--- Aim of the exercise ---
Exact copies of all the records are to be printed.

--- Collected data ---

----------

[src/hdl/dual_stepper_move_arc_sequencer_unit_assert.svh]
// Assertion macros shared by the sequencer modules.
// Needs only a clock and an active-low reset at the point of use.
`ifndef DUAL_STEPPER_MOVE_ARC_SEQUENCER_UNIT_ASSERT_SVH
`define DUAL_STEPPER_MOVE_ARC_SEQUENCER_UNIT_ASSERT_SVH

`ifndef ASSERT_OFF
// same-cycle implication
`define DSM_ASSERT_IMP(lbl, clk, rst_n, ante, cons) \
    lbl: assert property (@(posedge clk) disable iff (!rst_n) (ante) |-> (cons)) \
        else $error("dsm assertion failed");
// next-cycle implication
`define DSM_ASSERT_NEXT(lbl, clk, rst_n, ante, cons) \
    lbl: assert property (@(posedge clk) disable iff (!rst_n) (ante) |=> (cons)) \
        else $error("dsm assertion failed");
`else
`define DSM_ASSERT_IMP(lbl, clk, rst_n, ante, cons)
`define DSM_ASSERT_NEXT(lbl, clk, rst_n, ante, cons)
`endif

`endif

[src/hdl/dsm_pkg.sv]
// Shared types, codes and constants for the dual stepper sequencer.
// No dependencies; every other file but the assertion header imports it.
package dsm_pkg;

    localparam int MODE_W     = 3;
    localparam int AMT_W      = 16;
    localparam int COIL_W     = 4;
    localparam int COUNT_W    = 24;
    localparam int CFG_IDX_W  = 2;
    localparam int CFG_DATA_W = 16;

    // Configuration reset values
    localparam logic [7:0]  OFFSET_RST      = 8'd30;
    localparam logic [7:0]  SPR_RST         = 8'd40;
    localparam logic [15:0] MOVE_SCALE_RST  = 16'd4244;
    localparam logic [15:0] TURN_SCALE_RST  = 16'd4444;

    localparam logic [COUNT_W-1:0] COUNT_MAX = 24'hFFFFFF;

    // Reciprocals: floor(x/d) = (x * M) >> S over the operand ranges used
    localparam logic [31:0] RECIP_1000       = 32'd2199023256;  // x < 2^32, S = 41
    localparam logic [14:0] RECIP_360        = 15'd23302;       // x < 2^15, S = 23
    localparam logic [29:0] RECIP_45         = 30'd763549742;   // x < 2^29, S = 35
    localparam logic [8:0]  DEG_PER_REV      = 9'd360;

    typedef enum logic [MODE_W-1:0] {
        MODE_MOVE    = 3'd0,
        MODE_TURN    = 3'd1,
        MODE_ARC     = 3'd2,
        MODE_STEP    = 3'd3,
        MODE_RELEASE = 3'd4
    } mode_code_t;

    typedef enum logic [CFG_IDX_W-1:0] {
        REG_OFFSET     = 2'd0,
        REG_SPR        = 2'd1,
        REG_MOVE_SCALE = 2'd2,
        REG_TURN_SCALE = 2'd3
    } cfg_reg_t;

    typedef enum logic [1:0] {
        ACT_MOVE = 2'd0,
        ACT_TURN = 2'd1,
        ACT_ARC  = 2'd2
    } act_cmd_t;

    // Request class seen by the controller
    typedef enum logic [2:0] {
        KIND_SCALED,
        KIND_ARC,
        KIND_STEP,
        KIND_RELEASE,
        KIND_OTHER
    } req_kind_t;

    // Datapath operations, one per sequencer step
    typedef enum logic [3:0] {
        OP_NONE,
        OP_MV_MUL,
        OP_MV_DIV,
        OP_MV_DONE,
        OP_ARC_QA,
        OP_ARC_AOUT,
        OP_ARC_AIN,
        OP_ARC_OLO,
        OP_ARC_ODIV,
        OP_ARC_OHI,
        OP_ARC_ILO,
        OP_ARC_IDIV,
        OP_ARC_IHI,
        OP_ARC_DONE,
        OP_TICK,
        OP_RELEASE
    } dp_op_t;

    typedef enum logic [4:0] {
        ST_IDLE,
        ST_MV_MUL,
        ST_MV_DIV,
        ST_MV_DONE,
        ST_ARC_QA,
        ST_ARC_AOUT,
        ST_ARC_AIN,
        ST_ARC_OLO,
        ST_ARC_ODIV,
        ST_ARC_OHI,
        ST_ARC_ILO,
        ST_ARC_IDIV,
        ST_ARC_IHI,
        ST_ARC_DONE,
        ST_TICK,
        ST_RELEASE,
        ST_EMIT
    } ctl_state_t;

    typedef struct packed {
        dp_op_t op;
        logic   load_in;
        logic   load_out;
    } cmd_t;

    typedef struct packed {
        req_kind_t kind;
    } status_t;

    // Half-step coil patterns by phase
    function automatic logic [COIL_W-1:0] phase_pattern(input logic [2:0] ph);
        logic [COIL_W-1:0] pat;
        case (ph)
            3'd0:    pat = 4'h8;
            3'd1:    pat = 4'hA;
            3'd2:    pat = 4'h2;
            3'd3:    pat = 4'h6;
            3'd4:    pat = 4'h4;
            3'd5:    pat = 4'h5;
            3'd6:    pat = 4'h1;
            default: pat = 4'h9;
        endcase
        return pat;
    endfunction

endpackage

----------

--- Answer area ---
[src/hdl/dual_stepper_move_arc_sequencer_unit_assert.svh]
// Assertion macros shared by the sequencer modules.
// Needs only a clock and an active-low reset at the point of use.
`ifndef DUAL_STEPPER_MOVE_ARC_SEQUENCER_UNIT_ASSERT_SVH
`define DUAL_STEPPER_MOVE_ARC_SEQUENCER_UNIT_ASSERT_SVH

`ifndef ASSERT_OFF
// same-cycle implication
`define DSM_ASSERT_IMP(lbl, clk, rst_n, ante, cons) \
    lbl: assert property (@(posedge clk) disable iff (!rst_n) (ante) |-> (cons)) \
        else $error("dsm assertion failed");
// next-cycle implication
`define DSM_ASSERT_NEXT(lbl, clk, rst_n, ante, cons) \
    lbl: assert property (@(posedge clk) disable iff (!rst_n) (ante) |=> (cons)) \
        else $error("dsm assertion failed");
`else
`define DSM_ASSERT_IMP(lbl, clk, rst_n, ante, cons)
`define DSM_ASSERT_NEXT(lbl, clk, rst_n, ante, cons)
`endif

`endif

[src/hdl/dsm_pkg.sv]
// Shared types, codes and constants for the dual stepper sequencer.
// No dependencies; every other file but the assertion header imports it.
package dsm_pkg;

    localparam int MODE_W     = 3;
    localparam int AMT_W      = 16;
    localparam int COIL_W     = 4;
    localparam int COUNT_W    = 24;
    localparam int CFG_IDX_W  = 2;
    localparam int CFG_DATA_W = 16;

    // Configuration reset values
    localparam logic [7:0]  OFFSET_RST      = 8'd30;
    localparam logic [7:0]  SPR_RST         = 8'd40;
    localparam logic [15:0] MOVE_SCALE_RST  = 16'd4244;
    localparam logic [15:0] TURN_SCALE_RST  = 16'd4444;

    localparam logic [COUNT_W-1:0] COUNT_MAX = 24'hFFFFFF;

    // Reciprocals: floor(x/d) = (x * M) >> S over the operand ranges used
    localparam logic [31:0] RECIP_1000       = 32'd2199023256;  // x < 2^32, S = 41
    localparam logic [14:0] RECIP_360        = 15'd23302;       // x < 2^15, S = 23
    localparam logic [29:0] RECIP_45         = 30'd763549742;   // x < 2^29, S = 35
    localparam logic [8:0]  DEG_PER_REV      = 9'd360;

    typedef enum logic [MODE_W-1:0] {
        MODE_MOVE    = 3'd0,
        MODE_TURN    = 3'd1,
        MODE_ARC     = 3'd2,
        MODE_STEP    = 3'd3,
        MODE_RELEASE = 3'd4
    } mode_code_t;

    typedef enum logic [CFG_IDX_W-1:0] {
        REG_OFFSET     = 2'd0,
        REG_SPR        = 2'd1,
        REG_MOVE_SCALE = 2'd2,
        REG_TURN_SCALE = 2'd3
    } cfg_reg_t;

    typedef enum logic [1:0] {
        ACT_MOVE = 2'd0,
        ACT_TURN = 2'd1,
        ACT_ARC  = 2'd2
    } act_cmd_t;

    // Request class seen by the controller
    typedef enum logic [2:0] {
        KIND_SCALED,
        KIND_ARC,
        KIND_STEP,
        KIND_RELEASE,
        KIND_OTHER
    } req_kind_t;

    // Datapath operations, one per sequencer step
    typedef enum logic [3:0] {
        OP_NONE,
        OP_MV_MUL,
        OP_MV_DIV,
        OP_MV_DONE,
        OP_ARC_QA,
        OP_ARC_AOUT,
        OP_ARC_AIN,
        OP_ARC_OLO,
        OP_ARC_ODIV,
        OP_ARC_OHI,
        OP_ARC_ILO,
        OP_ARC_IDIV,
        OP_ARC_IHI,
        OP_ARC_DONE,
        OP_TICK,
        OP_RELEASE
    } dp_op_t;

    typedef enum logic [4:0] {
        ST_IDLE,
        ST_MV_MUL,
        ST_MV_DIV,
        ST_MV_DONE,
        ST_ARC_QA,
        ST_ARC_AOUT,
        ST_ARC_AIN,
        ST_ARC_OLO,
        ST_ARC_ODIV,
        ST_ARC_OHI,
        ST_ARC_ILO,
        ST_ARC_IDIV,
        ST_ARC_IHI,
        ST_ARC_DONE,
        ST_TICK,
        ST_RELEASE,
        ST_EMIT
    } ctl_state_t;

    typedef struct packed {
        dp_op_t op;
        logic   load_in;
        logic   load_out;
    } cmd_t;

    typedef struct packed {
        req_kind_t kind;
    } status_t;

    // Half-step coil patterns by phase
    function automatic logic [COIL_W-1:0] phase_pattern(input logic [2:0] ph);
        logic [COIL_W-1:0] pat;
        case (ph)
            3'd0:    pat = 4'h8;
            3'd1:    pat = 4'hA;
            3'd2:    pat = 4'h2;
            3'd3:    pat = 4'h6;
            3'd4:    pat = 4'h4;
            3'd5:    pat = 4'h5;
            3'd6:    pat = 4'h1;
            default: pat = 4'h9;
        endcase
        return pat;
    endfunction

endpackage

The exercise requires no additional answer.